ImageBind
ImageBind copied to clipboard
help with embedding arithmetic and image retrieval
Hi, Thanks for your great work. I am interested in the embedding arithmetic and image retrieval, as the example shown in Figure 4 of the paper.
In the paper, the embedding arithmetic is described as follows:
For arithmetic, we again use the
embedding features after temperature scaling. We ℓ2 normalize the features and sum the embeddings after scaling
them by 0.5. We use the combined feature to perform nearest neighbor retrieval using cosine distance, as described
above.
To obtain the embedding features after temperature scaling
can I just use the following code?:
########## - step 1 - ##########
# Load data
inputs = {
ModalityType.TEXT: data.load_and_transform_text(text_list, device),
ModalityType.VISION: data.load_and_transform_vision_data(image_paths, device),
ModalityType.AUDIO: data.load_and_transform_audio_data(audio_paths, device),
}
with torch.no_grad():
embeddings = model(inputs)
which applies normalization and temperature scaling for each modality (with except for the image modality where it only applies normalization) or should I modify the way the embeddings are returned by removing the normalization part and only do temperature scaling? https://github.com/facebookresearch/ImageBind/blob/38a9132636f6ca2acdd6bb3d3c10be5859488f59/models/imagebind_model.py#LL422C1-L424C10
After obtaining the embedding features after temperature scaling
, do I need to apply another ℓ2 normalization
, something like:
########## - step 2 - ##########
img_embedding = embeddings[ModalityType.VISION]
txt_embedding = embeddings[ModalityType.TEXT]

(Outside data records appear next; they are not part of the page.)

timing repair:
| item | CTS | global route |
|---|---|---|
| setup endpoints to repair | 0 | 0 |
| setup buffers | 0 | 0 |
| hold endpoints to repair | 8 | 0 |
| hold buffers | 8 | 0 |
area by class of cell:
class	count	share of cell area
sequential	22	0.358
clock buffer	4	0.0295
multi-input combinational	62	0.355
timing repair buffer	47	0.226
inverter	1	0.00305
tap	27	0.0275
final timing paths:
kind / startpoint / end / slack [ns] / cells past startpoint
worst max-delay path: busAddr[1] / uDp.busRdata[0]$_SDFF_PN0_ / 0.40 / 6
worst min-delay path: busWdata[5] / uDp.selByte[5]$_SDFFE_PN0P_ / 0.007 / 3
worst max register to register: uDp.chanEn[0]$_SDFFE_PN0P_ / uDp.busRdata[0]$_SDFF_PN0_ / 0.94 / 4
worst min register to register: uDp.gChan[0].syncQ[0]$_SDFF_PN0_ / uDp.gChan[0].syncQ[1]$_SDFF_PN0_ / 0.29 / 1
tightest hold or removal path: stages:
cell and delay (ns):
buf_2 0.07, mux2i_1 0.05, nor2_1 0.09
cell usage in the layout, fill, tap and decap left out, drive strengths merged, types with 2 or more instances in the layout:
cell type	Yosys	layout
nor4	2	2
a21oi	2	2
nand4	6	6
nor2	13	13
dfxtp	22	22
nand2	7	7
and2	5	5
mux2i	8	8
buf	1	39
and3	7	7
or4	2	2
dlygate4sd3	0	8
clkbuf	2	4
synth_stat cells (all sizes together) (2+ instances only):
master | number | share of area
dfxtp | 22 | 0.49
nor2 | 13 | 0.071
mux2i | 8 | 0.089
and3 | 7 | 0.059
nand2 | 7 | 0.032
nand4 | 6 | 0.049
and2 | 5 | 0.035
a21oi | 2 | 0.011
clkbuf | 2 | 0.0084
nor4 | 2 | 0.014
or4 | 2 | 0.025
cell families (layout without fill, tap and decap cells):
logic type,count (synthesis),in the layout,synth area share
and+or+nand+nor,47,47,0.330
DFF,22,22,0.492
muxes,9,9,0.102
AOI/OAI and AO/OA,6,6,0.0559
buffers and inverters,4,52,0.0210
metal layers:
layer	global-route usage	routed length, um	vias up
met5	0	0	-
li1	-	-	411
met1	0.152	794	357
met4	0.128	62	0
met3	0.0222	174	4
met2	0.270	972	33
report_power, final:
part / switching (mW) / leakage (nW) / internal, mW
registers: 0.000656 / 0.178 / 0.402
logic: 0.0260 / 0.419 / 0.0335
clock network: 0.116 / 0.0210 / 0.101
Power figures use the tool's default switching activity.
### config.mk
export PLATFORM = sky130hd
export DESIGN_NAME = lpc_reg_bridge
export DESIGN_NICKNAME = d
export VERILOG_FILES = /design/src/rtl/lpc_bridge_pkg.sv /design/src/rtl/lpc_reg_decode.sv /design/src/rtl/lpc_lane_steer.sv /design/src/rtl/lpc_xfer_ctrl.sv /design/src/rtl/lpc_reg_bridge.sv
export SDC_FILE = /design/constraint.sdc
export NUM_CORES = 1
export LEC_CHECK = 0
export ABC_AREA = 1
export BUFFER_PORTS_ARGS = -buffer_cell sky130_fd_sc_hd__buf_2
export CELL_PAD_IN_SITES_DETAIL_PLACEMENT = 1
export CELL_PAD_IN_SITES_GLOBAL_PLACEMENT = 1
export CORE_MARGIN = 2
export CORE_UTILIZATION = 41
export DETAILED_ROUTE_END_ITERATION = 8
export HOLD_SLACK_MARGIN = 0.1
export PLACE_DENSITY = 0.89
export SYNTH_ARGS = -nofsm -noshare
export SYNTH_HDL_FRONTEND = slang
export SYNTH_SLANG_ARGS = --single-unit
### constraint.sdc
create_clock -name clk_i -period 2.9 [get_ports clk_i]
set_clock_uncertainty 0.2 [all_clocks]
set_input_delay 0.145 -clock clk_i [delete_from_list [all_inputs] [get_ports clk_i]]
set_output_delay 0.145 -clock clk_i [all_outputs]
set_load 0.01 [all_outputs]
### src/rtl/lpc_bridge_pkg.sv
package lpc_bridge_pkg;
  localparam int unsigned DATA_W  = 64;
  localparam int unsigned LANES   = DATA_W / 8;
  localparam int unsigned OFF_W   = $clog2(LANES);
  localparam int unsigned IDX_BASE   = 'h40;
  localparam int unsigned IDX_CMD    = 'h41;
  localparam int unsigned IDX_DATA   = 'h42;
  localparam int unsigned IDX_STATUS = 'h43;
  localparam int unsigned DIR_BIT    = 63;
  localparam int unsigned SIZE_LSB   = 52;
  localparam logic [DATA_W-1:0] STATUS_VAL = {1'b1, {(DATA_W-1){1'b0}}};

  typedef enum logic [1:0] {
    SEL_NONE   = 2'd0,
    SEL_CMD    = 2'd1,
    SEL_DATA   = 2'd2,
    SEL_STATUS = 2'd3
  } reg_sel_e;

  typedef enum logic [1:0] {
    ST_IDLE = 2'd0,
    ST_REQ  = 2'd1,
    ST_WAIT = 2'd2
  } xfer_state_e;
endpackage

### src/rtl/lpc_reg_decode.sv
module lpc_reg_decode
  import lpc_bridge_pkg::*;
#(
  parameter int unsigned UP_AW = 16
) (
  input  logic [UP_AW-1:0] addr_i,
  output reg_sel_e         sel_o
);
  localparam int unsigned IDX_W = UP_AW - 3;
  localparam int unsigned NHIT  = 3;
  localparam int unsigned HIT_IDX [NHIT] = '{IDX_CMD, IDX_DATA, IDX_STATUS};
  localparam reg_sel_e    HIT_SEL [NHIT] = '{SEL_CMD, SEL_DATA, SEL_STATUS};

  logic [IDX_W-1:0] idx;
  logic             aligned;
  logic [NHIT-1:0]  hit;

  assign idx     = addr_i[UP_AW-1:3];
  assign aligned = (addr_i[2:0] == 3'b000);

  for (genvar g = 0; g < NHIT; g++) begin : g_hit
    assign hit[g] = aligned && (idx == IDX_W'(HIT_IDX[g]));
  end

  always_comb begin
    sel_o = SEL_NONE;
    for (int i = 0; i < NHIT; i++) begin
      if (hit[i]) sel_o = HIT_SEL[i];
    end
  end


  always_comb begin
    decode_onehot_chk: assert ($onehot0(hit));
  end
endmodule

### src/rtl/lpc_lane_steer.sv
module lpc_lane_steer
  import lpc_bridge_pkg::*;
(
  input  logic [OFF_W-1:0]  off_i,
  input  logic [DATA_W-1:0] rd_raw_i,
  input  logic [DATA_W-1:0] wr_src_i,
  output logic [DATA_W-1:0] rd_placed_o,
  output logic [DATA_W-1:0] wr_placed_o
);
  // big-endian lane l occupies bits [DATA_W-1-8l -: 8]
  for (genvar l = 0; l < LANES; l++) begin : g_lane
    localparam int unsigned HI = DATA_W - 1 - 8 * l;
    always_comb begin
      rd_placed_o[HI -: 8] = '0;
      wr_placed_o[HI -: 8] = '0;
      for (int s = 0; s < LANES; s++) begin
        if (OFF_W'(s) == off_i) begin
          if (l >= s) rd_placed_o[HI -: 8] = rd_raw_i[DATA_W-1-8*(l-s) -: 8];
          if (l + s < LANES) wr_placed_o[HI -: 8] = wr_src_i[DATA_W-1-8*(l+s) -: 8];
        end
      end
    end
  end


  always_comb begin
    if (off_i == '0) begin
      lane_pass_chk: assert (rd_placed_o == rd_raw_i && wr_placed_o == wr_src_i);
    end
  end
endmodule

### src/rtl/lpc_xfer_ctrl.sv
module lpc_xfer_ctrl
  import lpc_bridge_pkg::*;
(
  input  logic              clk_i,
  input  logic              rst_ni,
  input  logic              wr_cmd_i,
  input  logic              wr_data_i,
  input  logic [DATA_W-1:0] wdata_i,
  input  logic              dn_ready_i,
  input  logic              dn_rvalid_i,
  input  logic [DATA_W-1:0] rd_placed_i,
  output logic [DATA_W-1:0] cmd_o,
  output logic [DATA_W-1:0] data_o,
  output logic              busy_o,
  output logic              dn_valid_o
);
  xfer_state_e       state_q, state_d;
  logic [DATA_W-1:0] cmd_q, data_q;
  logic              launch_rd, launch_wr;

  assign launch_rd = wr_cmd_i && wdata_i[DIR_BIT];
  assign launch_wr = wr_data_i && !cmd_q[DIR_BIT];

  always_comb begin
    state_d = state_q;
    unique case (state_q)
      ST_IDLE: if (launch_rd || launch_wr) state_d = ST_REQ;
      ST_REQ:  if (dn_ready_i) state_d = cmd_q[DIR_BIT] ? ST_WAIT : ST_IDLE;
      ST_WAIT: if (dn_rvalid_i) state_d = ST_IDLE;
      default: state_d = ST_IDLE;
    endcase
  end

  always_ff @(posedge clk_i or negedge rst_ni) begin
    if (!rst_ni) begin
      state_q <= ST_IDLE;
      cmd_q   <= '0;
      data_q  <= '0;
    end else begin
      state_q <= state_d;
      if (wr_cmd_i) cmd_q <= wdata_i;
      if (wr_data_i) data_q <= wdata_i;
      else if (state_q == ST_WAIT && dn_rvalid_i) data_q <= rd_placed_i;
    end
  end

  assign cmd_o      = cmd_q;
  assign data_o     = data_q;
  assign busy_o     = (state_q != ST_IDLE);
  assign dn_valid_o = (state_q == ST_REQ);


  dn_hold_chk: assert property (@(posedge clk_i) disable iff (!rst_ni)
    dn_valid_o && !dn_ready_i |=> dn_valid_o && $stable(cmd_q) && $stable(data_q));

  data_upd_chk: assert property (@(posedge clk_i) disable iff (!rst_ni)
    !(state_q == ST_WAIT && dn_rvalid_i) && !wr_data_i |=> $stable(data_q));

  cmd_wr_nolaunch_chk: assert property (@(posedge clk_i) disable iff (!rst_ni)
    state_q == ST_IDLE && wr_cmd_i && !wdata_i[DIR_BIT] && !wr_data_i |=> state_q == ST_IDLE);
endmodule

### src/rtl/lpc_reg_bridge.sv
module lpc_reg_bridge
  import lpc_bridge_pkg::*;
#(
  parameter int unsigned UP_AW  = 16,
  parameter int unsigned DN_AW  = 32,
  parameter int unsigned SIZE_W = 7
) (
  input  logic              clk_i,
  input  logic              rst_ni,
  input  logic              req_valid_i,
  output logic              req_ready_o,
  input  logic              req_write_i,
  input  logic [UP_AW-1:0]  req_addr_i,
  input  logic [63:0]       req_wdata_i,
  output logic              rsp_valid_o,
  output logic [63:0]       rsp_rdata_o,
  output logic              dn_valid_o,
  input  logic              dn_ready_i,
  output logic              dn_write_o,
  output logic [DN_AW-1:0]  dn_addr_o,
  output logic [SIZE_W-1:0] dn_size_o,
  output logic [63:0]       dn_wdata_o,
  input  logic              dn_rvalid_i,
  input  logic [63:0]       dn_rdata_i
);
  reg_sel_e          sel;
  logic              accept, busy;
  logic              wr_cmd, wr_data;
  logic [DATA_W-1:0] cmd_q, data_q, rd_placed, rd_mux;
  logic              rsp_valid_q;
  logic [DATA_W-1:0] rsp_rdata_q;
  logic              rd_status_q;

  lpc_reg_decode #(.UP_AW(UP_AW)) u_decode (
    .addr_i (req_addr_i),
    .sel_o  (sel)
  );

  assign accept  = req_valid_i && req_ready_o;
  assign wr_cmd  = accept && req_write_i && (sel == SEL_CMD);
  assign wr_data = accept && req_write_i && (sel == SEL_DATA);

  lpc_xfer_ctrl u_ctrl (
    .clk_i       (clk_i),
    .rst_ni      (rst_ni),
    .wr_cmd_i    (wr_cmd),
    .wr_data_i   (wr_data),
    .wdata_i     (req_wdata_i),
    .dn_ready_i  (dn_ready_i),
    .dn_rvalid_i (dn_rvalid_i),
    .rd_placed_i (rd_placed),
    .cmd_o       (cmd_q),
    .data_o      (data_q),
    .busy_o      (busy),
    .dn_valid_o  (dn_valid_o)
  );

  lpc_lane_steer u_lane (
    .off_i       (cmd_q[OFF_W-1:0]),
    .rd_raw_i    (dn_rdata_i),
    .wr_src_i    (data_q),
    .rd_placed_o (rd_placed),
    .wr_placed_o (dn_wdata_o)
  );

  assign req_ready_o = !busy;
  assign dn_write_o  = !cmd_q[DIR_BIT];
  assign dn_addr_o   = cmd_q[DN_AW-1:0];
  assign dn_size_o   = cmd_q[SIZE_LSB +: SIZE_W];

  always_comb begin
    unique case (sel)
      SEL_CMD:    rd_mux = cmd_q;
      SEL_DATA:   rd_mux = data_q;
      SEL_STATUS: rd_mux = STATUS_VAL;
      default:    rd_mux = '0;
    endcase
  end

  always_ff @(posedge clk_i or negedge rst_ni) begin
    if (!rst_ni) begin
      rsp_valid_q <= 1'b0;
      rsp_rdata_q <= '0;
      rd_status_q <= 1'b0;
    end else begin
      rsp_valid_q <= accept && !req_write_i;
      rd_status_q <= accept && !req_write_i && (sel == SEL_STATUS);
      if (accept && !req_write_i) rsp_rdata_q <= rd_mux;
    end
  end

  assign rsp_valid_o = rsp_valid_q;
  assign rsp_rdata_o = rsp_rdata_q;


  busy_stall_chk: assert property (@(posedge clk_i) disable iff (!rst_ni)
    dn_valid_o |-> !req_ready_o);

  status_rd_chk: assert property (@(posedge clk_i) disable iff (!rst_ni)
    rsp_valid_o && rd_status_q |-> rsp_rdata_o == STATUS_VAL);

  rsp_pulse_chk: assert property (@(posedge clk_i) disable iff (!rst_ni)
    accept && !req_write_i |=> rsp_valid_o);

  wr_launch_chk: assert property (@(posedge clk_i) disable iff (!rst_ni)
    wr_data && dn_write_o |=> dn_valid_o && dn_write_o);
endmodule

img_embedding = img_embedding / torch.norm(img_embedding, dim=-1, keepdim=True)
txt_embedding = txt_embedding / torch.norm(txt_embedding, dim=-1, keepdim=True)
and then combine the embeddings of the two modalities?:
combined_embs = 0.5* img_embedding + 0.5* txt_embedding
Then, I just use the combined_embs
and compute the cosine similarity with the embeddings of a set of images (extracted with step-1) that I want to retrieve images from?
I apologize for the long post. I greatly appreciate any tips and advice on how to approach this issue.
Many thanks!
I would also like to hear the authors opinion on this.
Same here
@gorjanradevski , @SenmiaoORZ did you guys have perhaps any new insights regarding this? I'm still curious about it. thank you.